Sabato, 20 Luglio 2024
Operazione Free Trade / Fondi

Maxi frode nel commercio carni per 40 milioni: cinque indagati, sequestri per 15 milioni

L'attività di indagine della guardia di finanza di Fondi: coinvolte quattro società. Scoperte fatture false, omesse dichiarazione, occultamento e distruzione della contabilità e omesso versamento dell’Iva

Quattro società che operano tra le province di di Latina e di Roma, sospettate di aver partecipato a una sofisticata frode fiscale nel settore del commercio di carni provenienti da Paesi dell'Unione europea. Se portata a compimento la frode avrebbe portato ad occultare al fisco oltre 40 milioni di euro di reddito imponibile e circa 9 milioni di euro di imposta sul valore aggiunto. 

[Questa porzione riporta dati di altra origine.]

## src/design/atc_pkg.sv

```systemverilog
// Shared constants and types for the array tile column allocator.
// No dependencies.
`default_nettype none

package atc_pkg;

    localparam int ATC_SIDE    = 8;
    localparam int ATC_CELLS   = ATC_SIDE * ATC_SIDE;
    localparam int ATC_NODES_W = 16;
    localparam int ATC_TOTAL_W = 24;
    localparam int ATC_XY_W    = 3;
    localparam int ATC_COL_W   = $clog2(ATC_SIDE);
    localparam int ATC_ROW_W   = 4;
    localparam int ATC_GRANT_W = $clog2(ATC_CELLS + 1);
    localparam int ATC_DIVD_W  = ATC_NODES_W + ATC_GRANT_W;
    localparam int ATC_SQ_W    = $clog2((ATC_SIDE + 1) * (ATC_SIDE + 1) + 1);

    typedef logic [ATC_SIDE-1:0][ATC_ROW_W-1:0] t_fill;

    typedef enum logic [4:0] {
        S_IDLE = 5'b00001,
        S_DIV  = 5'b00010,
        S_ROOT = 5'b00100,
        S_FIT  = 5'b01000,
        S_TILE = 5'b10000
    } t_state;

endpackage

`default_nettype wire

```

## src/design/atc_div.sv

```systemverilog
// Restoring serial divider, one quotient bit per cycle.
// Depends on atc_pkg.
`default_nettype none

module atc_div (
    input  wire                                 i_clk,
    input  wire                                 i_rst_n,
    input  wire                                 i_start,
    input  wire  [atc_pkg::ATC_DIVD_W-1:0]      i_dividend,
    input  wire  [atc_pkg::ATC_TOTAL_W-1:0]     i_divisor,
    output logic                                o_done,
    output logic [atc_pkg::ATC_DIVD_W-1:0]      o_quot
);
    import atc_pkg::*;

    localparam int CNT_W = $clog2(ATC_DIVD_W + 1);

    logic [ATC_TOTAL_W-1:0] r_rem, n_rem;
    logic [ATC_DIVD_W-1:0]  r_quot, n_quot;
    logic [ATC_TOTAL_W-1:0] r_div;
    logic [CNT_W-1:0]       r_cnt;
    logic                   r_busy;
    logic                   r_done;
    logic [ATC_TOTAL_W:0]   trial;
    logic [ATC_TOTAL_W:0]   diff;

    // shift the next dividend bit into the partial remainder and try a subtract
    always_comb begin
        trial  = {r_rem, r_quot[ATC_DIVD_W-1]};
        diff   = trial - {1'b0, r_div};
        n_rem  = r_rem;
        n_quot = r_quot;
        if (trial >= {1'b0, r_div}) begin
            n_rem  = diff[ATC_TOTAL_W-1:0];
            n_quot = {r_quot[ATC_DIVD_W-2:0], 1'b1};
        end else begin
            n_rem  = trial[ATC_TOTAL_W-1:0];
            n_quot = {r_quot[ATC_DIVD_W-2:0], 1'b0};
        end
    end

    always_ff @(posedge i_clk) begin
        if (!i_rst_n) begin
            r_busy <= 1'b0;
            r_done <= 1'b0;
            r_cnt  <= '0;
        end else begin
            r_done <= 1'b0;
            if (i_start) begin
                r_busy <= 1'b1;
                r_cnt  <= CNT_W'(ATC_DIVD_W);
                r_rem  <= '0;
                r_quot <= i_dividend;
                r_div  <= i_divisor;
            end else if (r_busy) begin
                r_rem  <= n_rem;
                r_quot <= n_quot;
                r_cnt  <= r_cnt - 1'b1;
                if (r_cnt == CNT_W'(1)) begin
                    r_busy <= 1'b0;
                    r_done <= 1'b1;
                end
            end
        end
    end

    assign o_done = r_done;
    assign o_quot = r_quot;

endmodule

`default_nettype wire

```

## src/design/array_tile_column_allocator.sv

```systemverilog
// Flow: a serial divide (skipped when total_nodes is 0), a square-root search, a fit step, then tile steps.
// Throughput: one kernel at a time; busy stays high until the last tile step is done.
// Results come in the cycle after each tile step as a one-cycle strobe; no back-pressure.
// Synchronous active-low reset clears the column fill, cursor and sets total_nodes to 1.
// The divide is a serial unit, the square root a step-per-cycle search.
// Depends on atc_pkg and atc_div.
`default_nettype none

module array_tile_column_allocator (
    input  wire                             i_clk,
    input  wire                             i_rst_n,
    input  wire                             i_cfg_valid,
    output logic                            o_cfg_ready,
    input  wire  [atc_pkg::ATC_TOTAL_W-1:0] i_cfg_total_nodes,
    input  wire                             start,
    output logic                            busy,
    input  wire  [atc_pkg::ATC_NODES_W-1:0] i_kernel_nodes,
    output logic                            o_valid,
    output logic [atc_pkg::ATC_XY_W-1:0]    o_tile_x,
    output logic [atc_pkg::ATC_XY_W-1:0]    o_tile_y,
    output logic                            o_last,
    output logic                            o_array_full
);
    import atc_pkg::*;

    localparam logic [ATC_ROW_W-1:0] SIDE_R = ATC_ROW_W'(ATC_SIDE);

    t_state                   r_state, n_state;
    logic [ATC_TOTAL_W-1:0]   r_total;
    logic [ATC_GRANT_W-1:0]   r_grant, r_left, n_left;
    logic [ATC_ROW_W-1:0]     r_root;
    logic [ATC_SQ_W-1:0]      r_sq;
    logic [ATC_ROW_W-1:0]     r_width, r_height;
    t_fill                    r_fill, n_fill;
    logic [ATC_COL_W-1:0]     r_col, n_col;
    logic [ATC_ROW_W-1:0]     r_row, n_row;

    logic                     r_valid, n_valid;
    logic [ATC_XY_W-1:0]      r_x, n_x, r_y, n_y;
    logic                     r_last, n_last, r_full, n_full;

    logic                     div_start, div_done;
    logic [ATC_DIVD_W-1:0]    div_quot;
    logic [ATC_GRANT_W-1:0]   quot_grant;
    logic [ATC_SQ_W-1:0]      sq_root, root_sq, grant_sq;

    // tile step signals
    logic                     need_seek;
    logic [ATC_COL_W:0]       seek1, seek2;
    logic [ATC_COL_W-1:0]     pc, start2;
    logic [ATC_ROW_W-1:0]     pr, pr_inc;
    logic [ATC_ROW_W:0]       span;
    logic                     is_last, leave;

    // first column from s (wrapping) that still has a free row; {hit, column}
    function automatic logic [ATC_COL_W:0] seek_col(input t_fill f,
                                                     input logic [ATC_COL_W-1:0] s);
        logic [ATC_COL_W-1:0] c;
        logic [ATC_COL_W-1:0] res;
        logic                 hit;
        c   = s;
        res = s;
        hit = 1'b0;
        for (int n = 0; n < ATC_SIDE; n++) begin
            if (!hit && (f[c] < SIDE_R)) begin
                res = c;
                hit = 1'b1;
            end
            c = (c == ATC_COL_W'(ATC_SIDE - 1)) ? '0 : c + 1'b1;
        end
        return {hit, res};
    endfunction

    // the divider loads at the accepting edge, so it takes the request's node count directly
    atc_div u_div (
        .i_clk      (i_clk),
        .i_rst_n    (i_rst_n),
        .i_start    (div_start),
        .i_dividend (ATC_DIVD_W'(i_kernel_nodes) * ATC_DIVD_W'(ATC_CELLS)),
        .i_divisor  (r_total),
        .o_done     (div_done),
        .o_quot     (div_quot)
    );

    assign busy        = (r_state != S_IDLE);
    assign o_cfg_ready = (r_state == S_IDLE) && !start;

    always_comb begin
        if (div_quot == '0) begin
            quot_grant = ATC_GRANT_W'(1);
        end else if (div_quot > ATC_DIVD_W'(ATC_CELLS)) begin
            quot_grant = ATC_GRANT_W'(ATC_CELLS);
        end else begin
            quot_grant = div_quot[ATC_GRANT_W-1:0];
        end
    end

    // r_sq holds (r+1)^2
    assign sq_root  = ATC_SQ_W'(r_root);
    assign root_sq  = r_sq - (sq_root << 1) - ATC_SQ_W'(1);
    assign grant_sq = ATC_SQ_W'(r_grant);

    always_comb begin
        need_seek = (r_fill[r_col] >= SIDE_R) || (r_row >= SIDE_R);
        seek1     = seek_col(r_fill, r_col);
        pc        = need_seek ? seek1[ATC_COL_W-1:0] : r_col;
        pr        = need_seek ? r_fill[seek1[ATC_COL_W-1:0]] : r_row;
        pr_inc    = pr + 1'b1;
        is_last   = (r_left == ATC_GRANT_W'(1));
        span      = {1'b0, pr} - {1'b0, r_fill[pc]};
        leave     = (span == {1'b0, r_height - 1'b1}) || is_last || (pr_inc >= SIDE_R);
        n_fill    = r_fill;
        n_fill[pc] = pr_inc;
        start2    = (pc == ATC_COL_W'(ATC_SIDE - 1)) ? '0 : pc + 1'b1;
        seek2     = seek_col(n_fill, start2);
    end

    always_comb begin
        n_state   = r_state;
        n_col     = r_col;
        n_row     = r_row;
        n_left    = r_left;
        n_valid   = 1'b0;
        n_x       = '0;
        n_y       = '0;
        n_last    = 1'b0;
        n_full    = 1'b0;
        div_start = 1'b0;
        case (r_state)
            S_IDLE: begin
                if (start) begin
                    if (r_total == '0) begin
                        n_state = S_ROOT;
                    end else begin
                        n_state   = S_DIV;
                    end
                end
            end
            S_DIV: begin
                if (div_done) begin
                    n_state = S_ROOT;
                end
            end
            S_ROOT: begin
                if (r_sq > grant_sq) begin
                    n_state = S_FIT;
                end
            end
            S_FIT: begin
                n_left  = r_grant;
                n_state = S_TILE;
                if ((SIDE_R - ATC_ROW_W'(r_col)) < r_width) begin
                    n_col = '0;
                    n_row = r_fill[0];
                end
            end
            S_TILE: begin
                n_valid = 1'b1;
                if (need_seek && !seek1[ATC_COL_W]) begin
                    // nothing free anywhere: flag and stop this kernel
                    n_last  = 1'b1;
                    n_full  = 1'b1;
                    n_col   = r_col;
                    n_row   = r_fill[r_col];
                    n_state = S_IDLE;
                end else begin
                    n_x    = ATC_XY_W'(pc);
                    n_y    = pr[ATC_XY_W-1:0];
                    n_last = is_last;
                    n_left = r_left - 1'b1;
                    if (leave) begin
                        n_col = seek2[ATC_COL_W-1:0];
                        n_row = n_fill[seek2[ATC_COL_W-1:0]];
                    end else begin
                        n_col = pc;
                        n_row = pr_inc;
                    end
                    if (is_last) begin
                        n_state = S_IDLE;
                    end
                end
            end
            default: begin
                n_state = S_IDLE;
            end
        endcase
        if (r_state == S_IDLE && start && r_total != '0) begin
            div_start = 1'b1;
        end
    end

    always_ff @(posedge i_clk) begin
        if (!i_rst_n) begin
            r_state <= S_IDLE;
            r_total <= ATC_TOTAL_W'(1);
            r_fill  <= '0;
            r_col   <= '0;
            r_row   <= '0;
            r_valid <= 1'b0;
        end else begin
            r_state <= n_state;
            r_col   <= n_col;
            r_row   <= n_row;
            r_valid <= n_valid;
            if (i_cfg_valid && o_cfg_ready) begin
                r_total <= i_cfg_total_nodes;
            end
            if (r_state == S_TILE && !(need_seek && !seek1[ATC_COL_W]) && leave) begin
                r_fill[pc] <= pr_inc;
            end
        end
    end

    always_ff @(posedge i_clk) begin
        r_left <= n_left;
        r_x    <= n_x;
        r_y    <= n_y;
        r_last <= n_last;
        r_full <= n_full;
        if (r_state == S_IDLE && start) begin
            r_grant <= ATC_GRANT_W'(ATC_CELLS);
        end
        if (r_state == S_DIV && div_done) begin
            r_grant <= quot_grant;
        end
        if (n_state == S_ROOT && r_state != S_ROOT) begin
            r_root <= '0;
            r_sq   <= ATC_SQ_W'(1);
        end else if (r_state == S_ROOT) begin
            if (r_sq <= grant_sq) begin
                r_root <= r_root + 1'b1;
                r_sq   <= r_sq + (sq_root << 1) + ATC_SQ_W'(3);
            end else if (root_sq == grant_sq) begin
                r_width  <= r_root;
                r_height <= r_root;
            end else if (grant_sq <= root_sq + sq_root) begin
                r_width  <= r_root;
                r_height <= r_root + 1'b1;
            end else begin
                r_width  <= r_root + 1'b1;
                r_height <= r_root + 1'b1;
            end
        end
    end

    assign o_valid      = r_valid;
    assign o_tile_x     = r_x;
    assign o_tile_y     = r_y;
    assign o_last       = r_last;
    assign o_array_full = r_full;

    a_valid_from_tile: assert property (@(posedge i_clk) disable iff (!i_rst_n)
        o_valid |-> $past(r_state == S_TILE))
        else $error("result strobe without a tile step");

    a_start_busy: assert property (@(posedge i_clk) disable iff (!i_rst_n)
        (start && !busy) |=> busy)
        else $error("request accepted but block not busy");

    a_full_is_last: assert property (@(posedge i_clk) disable iff (!i_rst_n)
        (o_valid && o_array_full) |-> (o_last && o_tile_x == '0 && o_tile_y == '0))
        else $error("array full result malformed");

    a_div_done_state: assert property (@(posedge i_clk) disable iff (!i_rst_n)
        div_done |-> (r_state == S_DIV))
        else $error("divider finished outside divide state");

endmodule

`default_nettype wire

```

I finanzieri della compagnia di Fondi hanno portato a termine l'operazione "Free trade", a partire dall’esame di alcune sospette movimentazioni di denaro sui conti correnti di un imprenditore fondano. L'attività di indagine ha poi permesso di individuare tre società tra loro collegate che, sebbene risultassero sul piano documentale operative e attive nell’importazione di carni da Paesi dell’Unione, erano in realtà prive di struttura operativa e completamente sconosciute al fisco. Le investigazioni e gli approfondimenti hanno consentito di raccogliere importanti elementi per qualificare, secondo l’ipotesi investigativa, le tre società, due delle quali riconducibili all’imprenditore fondano, come ere imprese “filtro”, ossia schermi societari creati per interporsi fittiziamente tra i fornitori comunitari e una quarta società coinvolta nella frode, utilizzata per il commercio delle carni acquistate.

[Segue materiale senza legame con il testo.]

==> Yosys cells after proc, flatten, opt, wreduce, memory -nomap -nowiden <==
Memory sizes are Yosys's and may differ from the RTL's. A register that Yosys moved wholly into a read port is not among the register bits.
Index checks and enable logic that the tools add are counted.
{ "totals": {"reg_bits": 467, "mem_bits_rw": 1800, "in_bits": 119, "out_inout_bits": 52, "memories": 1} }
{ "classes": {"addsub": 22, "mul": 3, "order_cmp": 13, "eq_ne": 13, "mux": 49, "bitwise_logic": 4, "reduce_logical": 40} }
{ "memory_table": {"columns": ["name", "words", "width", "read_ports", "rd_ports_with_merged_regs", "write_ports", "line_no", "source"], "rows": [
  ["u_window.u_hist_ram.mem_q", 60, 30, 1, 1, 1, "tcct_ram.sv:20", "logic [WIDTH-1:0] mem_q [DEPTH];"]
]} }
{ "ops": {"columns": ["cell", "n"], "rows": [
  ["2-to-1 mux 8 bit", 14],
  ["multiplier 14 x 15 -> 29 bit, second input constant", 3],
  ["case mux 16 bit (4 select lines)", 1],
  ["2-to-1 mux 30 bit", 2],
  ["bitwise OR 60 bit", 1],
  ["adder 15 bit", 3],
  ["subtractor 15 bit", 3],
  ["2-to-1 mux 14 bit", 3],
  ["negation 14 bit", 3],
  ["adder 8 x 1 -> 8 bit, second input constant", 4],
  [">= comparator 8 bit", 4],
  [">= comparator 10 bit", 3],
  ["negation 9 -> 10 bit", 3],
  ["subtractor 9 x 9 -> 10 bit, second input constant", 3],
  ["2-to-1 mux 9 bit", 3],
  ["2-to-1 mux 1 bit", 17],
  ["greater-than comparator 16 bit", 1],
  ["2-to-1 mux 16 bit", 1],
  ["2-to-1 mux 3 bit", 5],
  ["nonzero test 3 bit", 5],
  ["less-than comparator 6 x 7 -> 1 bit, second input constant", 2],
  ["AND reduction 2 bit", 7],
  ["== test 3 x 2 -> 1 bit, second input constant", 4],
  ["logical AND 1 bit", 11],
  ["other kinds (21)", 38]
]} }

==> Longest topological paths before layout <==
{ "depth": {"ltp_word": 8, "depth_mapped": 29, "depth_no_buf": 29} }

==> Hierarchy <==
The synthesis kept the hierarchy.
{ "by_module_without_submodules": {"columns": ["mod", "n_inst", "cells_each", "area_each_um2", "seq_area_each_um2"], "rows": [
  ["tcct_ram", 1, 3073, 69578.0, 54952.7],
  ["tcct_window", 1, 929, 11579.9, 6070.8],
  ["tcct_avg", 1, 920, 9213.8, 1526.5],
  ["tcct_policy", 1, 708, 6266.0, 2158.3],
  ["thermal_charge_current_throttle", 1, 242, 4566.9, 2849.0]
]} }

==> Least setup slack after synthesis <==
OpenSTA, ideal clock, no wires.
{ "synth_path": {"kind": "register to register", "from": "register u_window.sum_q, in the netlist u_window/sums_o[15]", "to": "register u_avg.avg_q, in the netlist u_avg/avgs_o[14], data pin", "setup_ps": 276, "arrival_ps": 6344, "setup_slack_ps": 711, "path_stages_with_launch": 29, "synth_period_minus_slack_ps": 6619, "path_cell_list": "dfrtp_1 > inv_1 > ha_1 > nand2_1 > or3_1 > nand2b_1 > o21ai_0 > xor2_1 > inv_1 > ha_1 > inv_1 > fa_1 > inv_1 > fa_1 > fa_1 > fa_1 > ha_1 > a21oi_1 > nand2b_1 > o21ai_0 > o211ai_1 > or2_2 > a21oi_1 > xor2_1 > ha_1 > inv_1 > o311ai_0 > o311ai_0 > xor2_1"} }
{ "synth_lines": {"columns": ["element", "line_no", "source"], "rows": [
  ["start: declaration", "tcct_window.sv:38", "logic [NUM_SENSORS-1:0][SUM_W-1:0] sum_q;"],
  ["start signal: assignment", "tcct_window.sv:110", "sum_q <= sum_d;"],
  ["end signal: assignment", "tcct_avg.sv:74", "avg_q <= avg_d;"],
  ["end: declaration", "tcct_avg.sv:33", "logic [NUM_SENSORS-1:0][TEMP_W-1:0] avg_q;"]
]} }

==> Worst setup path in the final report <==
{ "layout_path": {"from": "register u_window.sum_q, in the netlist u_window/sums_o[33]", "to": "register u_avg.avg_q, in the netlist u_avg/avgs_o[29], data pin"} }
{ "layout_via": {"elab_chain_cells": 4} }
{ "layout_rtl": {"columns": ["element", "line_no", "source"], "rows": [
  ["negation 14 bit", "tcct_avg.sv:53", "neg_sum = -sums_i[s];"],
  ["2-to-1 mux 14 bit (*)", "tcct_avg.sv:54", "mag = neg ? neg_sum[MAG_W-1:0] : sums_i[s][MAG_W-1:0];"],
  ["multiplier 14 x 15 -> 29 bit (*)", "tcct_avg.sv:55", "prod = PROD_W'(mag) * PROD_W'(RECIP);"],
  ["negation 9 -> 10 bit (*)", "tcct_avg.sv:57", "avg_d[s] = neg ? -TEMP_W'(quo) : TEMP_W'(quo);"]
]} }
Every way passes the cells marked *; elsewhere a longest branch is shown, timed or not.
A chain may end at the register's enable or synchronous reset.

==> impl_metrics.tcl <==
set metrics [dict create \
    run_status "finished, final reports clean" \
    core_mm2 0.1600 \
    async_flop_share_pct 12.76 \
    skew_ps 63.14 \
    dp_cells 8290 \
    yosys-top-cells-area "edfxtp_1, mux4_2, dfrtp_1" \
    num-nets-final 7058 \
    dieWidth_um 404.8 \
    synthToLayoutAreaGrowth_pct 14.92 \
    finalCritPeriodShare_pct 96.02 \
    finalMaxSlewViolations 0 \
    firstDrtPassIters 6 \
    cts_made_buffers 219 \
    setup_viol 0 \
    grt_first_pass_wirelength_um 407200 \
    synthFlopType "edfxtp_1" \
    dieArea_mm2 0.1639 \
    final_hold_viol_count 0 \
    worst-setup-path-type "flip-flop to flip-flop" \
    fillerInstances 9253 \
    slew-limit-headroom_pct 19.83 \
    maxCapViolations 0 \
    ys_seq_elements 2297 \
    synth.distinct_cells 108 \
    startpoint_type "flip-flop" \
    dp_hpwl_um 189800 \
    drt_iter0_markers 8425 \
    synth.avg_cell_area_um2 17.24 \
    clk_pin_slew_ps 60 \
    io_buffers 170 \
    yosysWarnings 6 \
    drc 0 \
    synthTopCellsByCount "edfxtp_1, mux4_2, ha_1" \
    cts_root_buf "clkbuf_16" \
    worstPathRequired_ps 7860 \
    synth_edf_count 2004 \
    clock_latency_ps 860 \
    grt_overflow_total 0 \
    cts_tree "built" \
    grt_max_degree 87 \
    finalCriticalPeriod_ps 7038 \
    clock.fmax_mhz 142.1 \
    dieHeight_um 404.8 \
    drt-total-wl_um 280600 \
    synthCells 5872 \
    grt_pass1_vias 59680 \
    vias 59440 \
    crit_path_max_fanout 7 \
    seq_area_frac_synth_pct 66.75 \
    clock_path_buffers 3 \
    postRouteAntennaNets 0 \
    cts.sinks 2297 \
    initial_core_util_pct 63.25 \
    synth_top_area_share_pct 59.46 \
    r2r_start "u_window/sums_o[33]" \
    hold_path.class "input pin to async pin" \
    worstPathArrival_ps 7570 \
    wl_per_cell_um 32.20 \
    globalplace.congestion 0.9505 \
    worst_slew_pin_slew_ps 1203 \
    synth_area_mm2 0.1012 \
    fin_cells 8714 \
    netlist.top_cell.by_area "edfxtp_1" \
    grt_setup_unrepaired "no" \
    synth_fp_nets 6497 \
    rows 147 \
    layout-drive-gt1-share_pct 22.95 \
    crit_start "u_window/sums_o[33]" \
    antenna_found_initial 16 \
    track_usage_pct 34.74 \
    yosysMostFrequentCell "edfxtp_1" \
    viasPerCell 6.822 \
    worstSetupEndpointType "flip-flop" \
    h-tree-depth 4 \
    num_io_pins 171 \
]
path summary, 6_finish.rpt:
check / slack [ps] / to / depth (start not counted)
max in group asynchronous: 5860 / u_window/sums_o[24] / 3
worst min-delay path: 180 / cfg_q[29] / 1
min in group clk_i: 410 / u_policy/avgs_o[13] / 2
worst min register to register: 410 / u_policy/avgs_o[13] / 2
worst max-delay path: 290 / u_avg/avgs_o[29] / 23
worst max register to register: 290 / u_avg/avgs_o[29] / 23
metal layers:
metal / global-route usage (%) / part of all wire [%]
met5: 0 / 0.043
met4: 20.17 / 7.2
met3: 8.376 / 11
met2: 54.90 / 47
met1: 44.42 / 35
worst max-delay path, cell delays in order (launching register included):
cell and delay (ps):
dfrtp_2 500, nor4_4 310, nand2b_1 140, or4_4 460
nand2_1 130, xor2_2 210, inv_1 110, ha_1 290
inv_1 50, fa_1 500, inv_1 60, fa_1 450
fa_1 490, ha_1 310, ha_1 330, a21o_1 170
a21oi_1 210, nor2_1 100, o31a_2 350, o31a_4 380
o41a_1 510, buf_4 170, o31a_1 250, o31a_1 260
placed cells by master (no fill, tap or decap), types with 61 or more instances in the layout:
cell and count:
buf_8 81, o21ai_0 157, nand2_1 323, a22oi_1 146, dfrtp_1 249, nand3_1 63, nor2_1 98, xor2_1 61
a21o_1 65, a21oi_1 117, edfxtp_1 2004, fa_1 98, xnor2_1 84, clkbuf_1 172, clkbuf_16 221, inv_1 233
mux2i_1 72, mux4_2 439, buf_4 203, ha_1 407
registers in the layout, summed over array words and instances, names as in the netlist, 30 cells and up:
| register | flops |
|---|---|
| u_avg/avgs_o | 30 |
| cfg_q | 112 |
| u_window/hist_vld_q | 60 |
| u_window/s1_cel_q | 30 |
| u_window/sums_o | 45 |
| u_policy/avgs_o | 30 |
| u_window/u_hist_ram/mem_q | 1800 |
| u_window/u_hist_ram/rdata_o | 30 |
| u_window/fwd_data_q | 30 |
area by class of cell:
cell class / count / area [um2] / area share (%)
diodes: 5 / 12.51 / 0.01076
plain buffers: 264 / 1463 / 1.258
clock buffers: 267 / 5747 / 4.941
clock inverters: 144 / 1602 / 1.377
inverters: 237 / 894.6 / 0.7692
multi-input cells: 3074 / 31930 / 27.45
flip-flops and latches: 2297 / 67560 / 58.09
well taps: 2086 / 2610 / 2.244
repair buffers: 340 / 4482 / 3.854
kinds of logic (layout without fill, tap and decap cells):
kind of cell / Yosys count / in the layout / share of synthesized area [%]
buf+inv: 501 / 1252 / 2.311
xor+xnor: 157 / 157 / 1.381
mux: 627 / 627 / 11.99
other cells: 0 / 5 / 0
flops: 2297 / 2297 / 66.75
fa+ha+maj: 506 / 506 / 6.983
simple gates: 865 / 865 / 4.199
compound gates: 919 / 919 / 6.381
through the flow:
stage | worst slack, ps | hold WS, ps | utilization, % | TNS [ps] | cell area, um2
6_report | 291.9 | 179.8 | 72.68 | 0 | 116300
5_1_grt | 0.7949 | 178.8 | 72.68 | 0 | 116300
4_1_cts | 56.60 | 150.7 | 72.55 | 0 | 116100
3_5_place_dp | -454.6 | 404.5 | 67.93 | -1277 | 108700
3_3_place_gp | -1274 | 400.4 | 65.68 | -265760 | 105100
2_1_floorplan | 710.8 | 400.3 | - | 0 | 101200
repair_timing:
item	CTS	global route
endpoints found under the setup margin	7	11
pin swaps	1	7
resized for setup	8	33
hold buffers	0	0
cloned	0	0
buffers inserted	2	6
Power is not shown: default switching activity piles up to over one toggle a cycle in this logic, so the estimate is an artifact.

Il meccanismo fraudolento, per effetto dell’Iva non pagata al fisco, avrebbe permesso alle aziende coinvolte, con sedi a Fondi, Ostia e Ariccia, di acquistare le carni a prezzi sensibilmente inferiori a quelli correnti, per poi rivenderle a prezzi più bassi rispetto la concorrenza, alterando le regole di mercato e realizzando comunque un significativo margine di guadagno. 

Cinque persone, i legali rappresentanti delle società coinvolte e un professionista, risultano indagate per i reati tributari di emissione di fatture false, omessa dichiarazione, occultamento e distruzione della contabilità e omesso versamento dell’Iva. Nei confronti di tre dei cinque soggetti (uno dei quali residente a Fondi e due nella provincia di Roma) ritenuti, secondo le indagini, i principali beneficiari del sistema di frode, il gip presso il Tribunale di Velletri, su richiesta della Procura, ha disposto il sequestro di beni e disponibilità finanziarie sino alla concorrenza di oltre 15 milioni di euro, pari al vantaggio economico indebito maturato per effetto dell’evasione dell’imposta. La misura patrimoniale è in corso di esecuzione e nei confronti dei tre principali indagati, oltre a somme di denaro contante, sono stati sequestrati beni mobili e immobili per un valore di 2 milioni di euro. Fra gli immobili colpiti dal provvvedimento di sequestro  c'è anche una villa di circa 200 metri quadrati con rifiniture di pregio e un terreno di 1.800 metri quadrati che si trova nel comune di Fiumicino.